The internal structure of the mechanical water meter can be divided into three parts: shell, sleeve and inner core. The shell is made of cast iron, and the water passes through the lower ring space of the shell after coming out of the water inlet, which is called the “lower ring chamber”. The “upper ring chamber” in this annular space communicates with the water outlet. The bottom of the sleeve has a filter screen to filter the debris in the water. There are two rows of round holes on the side of the sleeve, and the position of the round holes is opposite to the upper and lower ring chambers of the shell. Obviously, the lower row is the water inlet hole, and the upper row is the water outlet hole. These two rows of holes are made diagonally along the tangent direction of the circle, and the upper and lower rows of holes are in opposite directions. The water flows in the tangential direction from the lower discharge hole, which is bound to form a rotating water flow, which is very important for the work of the water meter.
Take a look at the inner core, the inner core of the mechanical water meter is divided into upper, middle and lower three layers, we see from the window is the upper layer, only the pointer and the dial. In fact, the most critical is the lower layer, which has a plastic wheel, there are many plastic blades on the edge of the wheel, called the “impeller”.

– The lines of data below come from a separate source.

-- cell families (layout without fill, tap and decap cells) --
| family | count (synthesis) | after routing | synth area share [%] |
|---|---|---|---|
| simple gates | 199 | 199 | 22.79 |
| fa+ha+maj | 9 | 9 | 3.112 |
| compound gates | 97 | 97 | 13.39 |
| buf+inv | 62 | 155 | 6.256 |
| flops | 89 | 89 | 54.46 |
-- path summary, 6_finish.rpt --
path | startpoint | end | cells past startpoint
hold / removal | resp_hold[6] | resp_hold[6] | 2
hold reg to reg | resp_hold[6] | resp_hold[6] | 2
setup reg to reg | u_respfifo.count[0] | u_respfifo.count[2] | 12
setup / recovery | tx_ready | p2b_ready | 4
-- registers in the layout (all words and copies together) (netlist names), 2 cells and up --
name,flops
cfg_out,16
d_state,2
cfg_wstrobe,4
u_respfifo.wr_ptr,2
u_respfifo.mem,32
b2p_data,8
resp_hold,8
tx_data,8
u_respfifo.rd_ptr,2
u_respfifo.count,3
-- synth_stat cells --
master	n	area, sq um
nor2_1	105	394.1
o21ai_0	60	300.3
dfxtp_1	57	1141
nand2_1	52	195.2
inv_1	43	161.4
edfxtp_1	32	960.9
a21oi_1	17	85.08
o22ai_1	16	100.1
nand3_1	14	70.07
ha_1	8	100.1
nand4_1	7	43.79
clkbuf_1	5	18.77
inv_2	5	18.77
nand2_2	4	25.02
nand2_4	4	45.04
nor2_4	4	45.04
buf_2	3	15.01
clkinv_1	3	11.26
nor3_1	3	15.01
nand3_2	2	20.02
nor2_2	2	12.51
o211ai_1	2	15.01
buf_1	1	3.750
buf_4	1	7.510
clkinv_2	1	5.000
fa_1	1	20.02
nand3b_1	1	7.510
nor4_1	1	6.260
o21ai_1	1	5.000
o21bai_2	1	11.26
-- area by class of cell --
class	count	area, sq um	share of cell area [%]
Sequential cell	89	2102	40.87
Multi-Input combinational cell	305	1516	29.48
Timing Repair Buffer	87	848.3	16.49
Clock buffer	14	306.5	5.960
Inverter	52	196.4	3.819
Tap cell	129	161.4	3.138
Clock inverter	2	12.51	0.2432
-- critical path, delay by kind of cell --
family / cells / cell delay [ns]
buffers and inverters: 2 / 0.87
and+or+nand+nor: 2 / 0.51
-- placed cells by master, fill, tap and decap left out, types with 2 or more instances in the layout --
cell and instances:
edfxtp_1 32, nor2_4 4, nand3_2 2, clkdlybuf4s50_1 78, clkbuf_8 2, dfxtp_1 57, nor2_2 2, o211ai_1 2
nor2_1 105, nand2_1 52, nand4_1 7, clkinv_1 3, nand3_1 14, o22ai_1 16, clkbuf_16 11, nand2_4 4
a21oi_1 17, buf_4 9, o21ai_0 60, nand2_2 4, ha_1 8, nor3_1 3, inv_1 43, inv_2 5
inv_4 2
### config.mk
export PLATFORM = sky130hd
export DESIGN_NAME = wb_fb_reader
export DESIGN_NICKNAME = d
export VERILOG_FILES = /design/src/rtl/wb_fb_reader.sv
export SDC_FILE = /design/constraint.sdc
export NUM_CORES = 1
export LEC_CHECK = 0
export BUFFER_PORTS_ARGS = -buffer_cell sky130_fd_sc_hd__clkbuf_2
export CORE_MARGIN = 3
export CORE_UTILIZATION = 40
export CTS_CLUSTER_DIAMETER = 40
export DETAILED_ROUTE_END_ITERATION = 7
export GPL_ROUTABILITY_DRIVEN = 0
export PLACE_DENSITY_LB_ADDON = 0.25
export SYNTH_ARGS = -nofsm -noshare
export SYNTH_HDL_FRONTEND = slang
export SYNTH_SLANG_ARGS = --single-unit
### constraint.sdc
create_clock -name wb_clk_i -period 11.48 [get_ports wb_clk_i]
set_input_delay 1.722 -clock wb_clk_i [delete_from_list [all_inputs] [get_ports wb_clk_i]]
set_output_delay 1.722 -clock wb_clk_i [all_outputs]
set_load 0.02 [all_outputs]
### src/rtl/wb_fb_reader.sv
// Wishbone framebuffer reader: fetches LINE_WORDS*LINES words per start pulse into a FWFT FIFO feeding a pixel stream.
// Optional sticky underflow flag on underflow_o when WB_FB_UNDERFLOW_DET_EN is defined.
module wb_fb_reader #(
    parameter int LINE_WORDS = 160,
    parameter int LINES      = 240,
    parameter int FIFO_DEPTH = 16
) (
    input  logic        wb_clk_i,
    input  logic        wb_rst_n_i,
    input  logic        start_i,
    input  logic [31:0] base_i,
    output logic [31:0] wbm_adr_o,
    output logic [31:0] wbm_dat_o,
    input  logic [31:0] wbm_dat_i,
    output logic        wbm_we_o,
    output logic [3:0]  wbm_sel_o,
    output logic        wbm_stb_o,
    output logic        wbm_cyc_o,
    input  logic        wbm_ack_i,
    output logic [31:0] px_data_o,
    output logic        px_valid_o,
    input  logic        px_ready_i,
    output logic        busy_o,
    output logic        frame_done_o
`ifdef WB_FB_UNDERFLOW_DET_EN
    ,
    output logic        underflow_o
`endif
);

    localparam int TOTAL_WORDS = LINE_WORDS * LINES;
    localparam int CNT_W       = $clog2(TOTAL_WORDS + 1);
    localparam int OCC_W       = $clog2(FIFO_DEPTH + 1);
    localparam int PTR_W       = $clog2(FIFO_DEPTH);

    localparam logic [CNT_W-1:0] LAST_CNT = CNT_W'(TOTAL_WORDS);
    localparam logic [OCC_W-1:0] FULL_OCC = OCC_W'(FIFO_DEPTH);
    localparam logic [OCC_W-1:0] ZERO_OCC = {OCC_W{1'b0}};

    localparam logic [1:0] ST_IDLE = 2'd0;
    localparam logic [1:0] ST_REQ  = 2'd1;
    localparam logic [1:0] ST_GAP  = 2'd2;
    localparam logic [1:0] ST_HOLD = 2'd3;

    logic [1:0]       state_r;
    logic [1:0]       state_s;
    logic [31:0]      adr_r;
    logic [31:0]      adr_s;
    logic             stb_r;
    logic             stb_s;
    logic             busy_r;
    logic             busy_s;
    logic             done_r;
    logic             done_s;
    logic [CNT_W-1:0] word_cnt_r;
    logic [CNT_W-1:0] word_cnt_s;
    logic             push_s;
    logic             pop_s;
    logic             start_acc_s;

    logic [31:0]      fifo_mem_r [FIFO_DEPTH];
    logic [PTR_W-1:0] wr_ptr_r;
    logic [PTR_W-1:0] rd_ptr_r;
    logic [OCC_W-1:0] occ_r;

    logic             unused_s;
    assign unused_s = ^base_i[1:0];

    // Next-state logic for the fetch sequencer; requests are only issued when a FIFO slot is free.
    always_comb begin
        state_s     = state_r;
        adr_s       = adr_r;
        stb_s       = stb_r;
        busy_s      = busy_r;
        done_s      = 1'b0;
        word_cnt_s  = word_cnt_r;
        push_s      = 1'b0;
        start_acc_s = 1'b0;
        case (state_r)
            ST_IDLE: begin
                if (start_i) begin
                    start_acc_s = 1'b1;
                    adr_s       = {base_i[31:2], 2'b00};
                    word_cnt_s  = {CNT_W{1'b0}};
                    busy_s      = 1'b1;
                    state_s     = ST_HOLD;
                end else begin
                    busy_s = 1'b0;
                    stb_s  = 1'b0;
                end
            end
            ST_HOLD: begin
                if (occ_r < FULL_OCC) begin
                    stb_s   = 1'b1;
                    state_s = ST_REQ;
                end else begin
                    stb_s = 1'b0;
                end
            end
            ST_REQ: begin
                if (wbm_ack_i) begin
                    push_s     = 1'b1;
                    adr_s      = adr_r + 32'd4;
                    word_cnt_s = word_cnt_r + CNT_W'(1);
                    stb_s      = 1'b0;
                    state_s    = ST_GAP;
                    // frame_done_o is registered, so raising it here makes it high during GAP
                    if (word_cnt_s == LAST_CNT) begin
                        done_s = 1'b1;
                    end else begin
                        done_s = 1'b0;
                    end
                end else begin
                    stb_s = 1'b1;
                end
            end
            ST_GAP: begin
                if (word_cnt_r == LAST_CNT) begin
                    busy_s  = 1'b0;
                    state_s = ST_IDLE;
                end else begin
                    state_s = ST_HOLD;
                end
            end
            default: begin
                stb_s   = 1'b0;
                busy_s  = 1'b0;
                state_s = ST_IDLE;
            end
        endcase
    end

    // FIFO pop request: only an accepted head word advances the read side.
    always_comb begin
        if (px_ready_i && (occ_r != ZERO_OCC)) begin
            pop_s = 1'b1;
        end else begin
            pop_s = 1'b0;
        end
    end

    // Sequencer registers; reset drops the strobe at the same edge so a late ack lands in IDLE.
    always_ff @(posedge wb_clk_i) begin
        if (!wb_rst_n_i) begin
            state_r    <= ST_IDLE;
            adr_r      <= 32'h0000_0000;
            stb_r      <= 1'b0;
            busy_r     <= 1'b0;
            done_r     <= 1'b0;
            word_cnt_r <= {CNT_W{1'b0}};
        end else begin
            state_r    <= state_s;
            adr_r      <= adr_s;
            stb_r      <= stb_s;
            busy_r     <= busy_s;
            done_r     <= done_s;
            word_cnt_r <= word_cnt_s;
        end
    end

    // FIFO storage; contents need no reset since occupancy gates visibility.
    always_ff @(posedge wb_clk_i) begin
        if (wb_rst_n_i && push_s) begin
            fifo_mem_r[wr_ptr_r] <= wbm_dat_i;
        end
    end

    // FIFO pointers and occupancy; simultaneous push and pop leave occupancy unchanged.
    always_ff @(posedge wb_clk_i) begin
        if (!wb_rst_n_i) begin
            wr_ptr_r <= {PTR_W{1'b0}};
            rd_ptr_r <= {PTR_W{1'b0}};
            occ_r    <= ZERO_OCC;
        end else begin
            if (push_s) begin
                wr_ptr_r <= wr_ptr_r + PTR_W'(1);
            end
            if (pop_s) begin
                rd_ptr_r <= rd_ptr_r + PTR_W'(1);
            end
            case ({push_s, pop_s})
                2'b10:   occ_r <= occ_r + OCC_W'(1);
                2'b01:   occ_r <= occ_r - OCC_W'(1);
                default: occ_r <= occ_r;
            endcase
        end
    end

`ifdef WB_FB_UNDERFLOW_DET_EN
    logic underflow_r;

    // Sticky underflow: consumer wants data mid-fetch but the FIFO is empty.
    always_ff @(posedge wb_clk_i) begin
        if (!wb_rst_n_i) begin
            underflow_r <= 1'b0;
        end else if (start_acc_s) begin
            underflow_r <= 1'b0;
        end else if (px_ready_i && (occ_r == ZERO_OCC) && busy_r) begin
            underflow_r <= 1'b1;
        end else begin
            underflow_r <= underflow_r;
        end
    end

    assign underflow_o = underflow_r;
`endif

    assign wbm_adr_o    = adr_r;
    assign wbm_dat_o    = 32'h0000_0000;
    assign wbm_we_o     = 1'b0;
    assign wbm_sel_o    = 4'hF;
    assign wbm_stb_o    = stb_r;
    assign wbm_cyc_o    = stb_r;
    assign busy_o       = busy_r;
    assign frame_done_o = done_r;
    assign px_valid_o   = (occ_r != ZERO_OCC);
    assign px_data_o    = (occ_r != ZERO_OCC) ? fifo_mem_r[rd_ptr_r] : 32'h0000_0000;

endmodule

# ---- Yosys cells after proc, flatten, opt, wreduce, memory -nomap -nowiden
# Memory sizes are Yosys's and may differ from the RTL's. A register that Yosys moved wholly into a read port is not among the register bits.
# Cells that the tools add are included.
dict set report op_classes {
  n_addsub 6
  order_cmp 1
  eq_ne 12
  muxes 28
  reduce_logical 13
}
# op count
set op_table {}
lappend op_table {{$mux 32} 3}
lappend op_table {{$pmux 32 s2} 1}
lappend op_table {{$add 32x3->32 const B} 1}
lappend op_table {{$eq 16x16->1 const B} 2}
lappend op_table {{$mux 16} 2}
lappend op_table {{$pmux 16 s2} 1}
lappend op_table {{$add 16x1->16 const B} 1}
lappend op_table {{$mux 1} 11}
lappend op_table {{$ne 2x2->1 const B} 5}
lappend op_table {{$pmux 5 s2} 1}
lappend op_table {{$reduce_and 3->1} 3}
lappend op_table {{$add 4x1->4 const B} 2}
lappend op_table {{$mux 2} 4}
lappend op_table {{$mux 4} 2}
lappend op_table {{$pmux 2 s4} 1}
lappend op_table {{$eq 2x2->1 const B} 3}
lappend op_table {{$reduce_bool 2->1} 3}
lappend op_table {{$add 5x1->5 const B} 1}
lappend op_table {{$lt 5x5->1 const B} 1}
lappend op_table {{$reduce_bool 5->1} 1}
lappend op_table {{$sub 5x1->5 const B} 1}
lappend op_table {{$eq 2x1->1 const B} 2}
lappend op_table {{$reduce_and 2->1} 2}
lappend op_table {{$pmux 1 s3} 1}
lappend op_table {{other kinds (4)} 5}
dict set report word_totals {
  ff_bits 66
  ram_bits 512
  in_bits 69
  n_memories 1
}
# name words width rd rd_ports_with_merged_regs write_ports line
set memory_table {}
lappend memory_table {fifo_mem_r 16 32 1 1 1 61} ;# logic [31:0] fifo_mem_r [FIFO_DEPTH];

# ---- Longest topological paths before layout
dict set report depth {
  word_depth 5
  depth_mapped 14
}

# ---- Least setup slack after synthesis
# No wires, ideal clock.
dict set report synth_timing {
  kind {input to register}
  startpoint {in wbm_ack_i}
  endpoint {mem fifo_mem_r[0][0] (enable)}
  setup_ns 0.502
  t_arrival_ns 5.251
  required_time_ns 10.978
  slack_ns 5.727
  path_stages 4
  cell_sequence {inv_1 nor2_4 nand2_1 nor4_1}
}
dict set report synth_between {
  elab_chain_len 5
}
# element line
set synth_lines {}
lappend synth_lines {{start, declared} 19} ;# input logic wbm_ack_i,
lappend synth_lines {{$mux 1} 101} ;# if (wbm_ack_i) begin
lappend synth_lines {{$mux 1} 79} ;# case (state_r)
lappend synth_lines {{$logic_and 1x1->1} 163} ;# if (wb_rst_n_i && push_s) begin
lappend synth_lines {{$mux 1} 163}
lappend synth_lines {{$mux 1 (not written as such)} 164} ;# fifo_mem_r[wr_ptr_r] <= wbm_dat_i;
lappend synth_lines {{end, declared} 61}
# No other way between the ends.
--- config.mk ---
export PLATFORM = sky130hd
export DESIGN_NAME = sll_traverser
export DESIGN_NICKNAME = d
export VERILOG_FILES = /design/src/rtl/sll_traverser.sv
export SDC_FILE = /design/constraint.sdc
export NUM_CORES = 1
export LEC_CHECK = 0
export CAP_MARGIN = 10
export CORE_MARGIN = 3
export CORE_UTILIZATION = 45
export DETAILED_ROUTE_END_ITERATION = 8
export HOLD_SLACK_MARGIN = 0.03
export PLACE_DENSITY = 0.82
export SYNTH_ARGS = -nofsm -noshare
export SYNTH_HDL_FRONTEND = slang
export SYNTH_SLANG_ARGS = --single-unit
--- constraint.sdc ---
create_clock -name clk -period 1.8 [get_ports clk]
set_input_delay 0.36 -clock clk [delete_from_list [all_inputs] [get_ports clk]]
set_output_delay 0.36 -clock clk [all_outputs]
set_load 0.05 [all_outputs]
==> config.mk <==
export PLATFORM = sky130hd
export DESIGN_NAME = param_pipelined_logic_unit
export DESIGN_NICKNAME = d
export VERILOG_FILES = /design/src/rtl/param_pipelined_logic_unit.sv
export SDC_FILE = /design/constraint.sdc
export NUM_CORES = 1
export LEC_CHECK = 0
export CAP_MARGIN = 5
export CORE_MARGIN = 3
export CORE_UTILIZATION = 35
export DETAILED_ROUTE_END_ITERATION = 10
export DONT_BUFFER_PORTS = 1
export SLEW_MARGIN = 20
export SYNTH_ARGS = -nofsm -noshare
export SYNTH_HDL_FRONTEND = slang
export SYNTH_SLANG_ARGS = --single-unit
==> constraint.sdc <==
create_clock -name clk -period 2.7 [get_ports clk]
set_input_delay 0.135 -clock clk [delete_from_list [all_inputs] [get_ports clk]]
set_output_delay 0.135 -clock clk [all_outputs]
set_load 0.05 [all_outputs]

The position of the impeller of the mechanical water meter is just in the rotating flow formed by the lower hole of the casing, the water shocks the blades around the wheel, produces torque, and makes the impeller rotate. The bigger the tap, the faster the water flows, and the faster the impeller spins.

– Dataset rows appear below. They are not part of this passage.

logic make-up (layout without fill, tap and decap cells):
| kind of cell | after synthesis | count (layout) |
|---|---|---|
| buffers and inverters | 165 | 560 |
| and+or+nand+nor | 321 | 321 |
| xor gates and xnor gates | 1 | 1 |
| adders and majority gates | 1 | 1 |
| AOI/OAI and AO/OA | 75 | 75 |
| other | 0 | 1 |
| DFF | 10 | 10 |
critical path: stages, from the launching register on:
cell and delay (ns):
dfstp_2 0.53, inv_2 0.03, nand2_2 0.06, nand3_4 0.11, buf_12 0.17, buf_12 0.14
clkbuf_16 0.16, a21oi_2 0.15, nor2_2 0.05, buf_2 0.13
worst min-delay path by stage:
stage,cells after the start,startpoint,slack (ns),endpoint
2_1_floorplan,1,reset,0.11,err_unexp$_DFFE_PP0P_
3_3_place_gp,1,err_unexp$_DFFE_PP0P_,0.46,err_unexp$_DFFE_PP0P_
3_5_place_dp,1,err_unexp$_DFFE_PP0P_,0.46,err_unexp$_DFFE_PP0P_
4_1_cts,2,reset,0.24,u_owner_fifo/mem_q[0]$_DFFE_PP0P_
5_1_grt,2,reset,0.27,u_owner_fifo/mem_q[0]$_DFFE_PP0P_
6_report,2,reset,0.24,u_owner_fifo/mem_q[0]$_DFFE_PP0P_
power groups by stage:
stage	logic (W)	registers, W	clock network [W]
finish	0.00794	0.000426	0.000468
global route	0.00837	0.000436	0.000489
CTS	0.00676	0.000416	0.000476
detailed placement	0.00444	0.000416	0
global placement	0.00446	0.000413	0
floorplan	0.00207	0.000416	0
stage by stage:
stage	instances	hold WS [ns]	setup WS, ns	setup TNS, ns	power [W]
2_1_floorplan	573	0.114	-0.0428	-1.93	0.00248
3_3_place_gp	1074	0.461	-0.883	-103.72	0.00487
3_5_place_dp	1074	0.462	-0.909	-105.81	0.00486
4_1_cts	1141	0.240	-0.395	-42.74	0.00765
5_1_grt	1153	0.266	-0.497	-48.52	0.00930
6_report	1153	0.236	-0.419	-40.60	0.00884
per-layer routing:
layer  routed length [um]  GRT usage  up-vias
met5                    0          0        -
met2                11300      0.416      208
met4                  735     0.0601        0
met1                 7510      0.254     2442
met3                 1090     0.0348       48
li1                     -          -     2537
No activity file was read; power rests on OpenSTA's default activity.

The shaft of the impeller reaches the middle layer vertically, and there is a small gear on the shaft, which is engaged with the “decimal number gear” to achieve the purpose of accumulating the number of revolutions. The function of the “decimal number gear” is that every time the single-digit gear makes ten revolutions, the ten-digit gear makes one revolution. In other words, a one-digit gear makes one revolution, and a ten-digit gear makes one tenth of a revolution. The single-digit gear is the driver, which drives the ten-digit gear. In fact, each level of the decade is completed with two pairs of gears to make the rotation direction consistent, one pair of transmission ratio is 9:30, the other pair is 10:30, the two pairs are connected together, the total transmission ratio is the product of the two, that is, 0.099999, can be approximated to 0.1.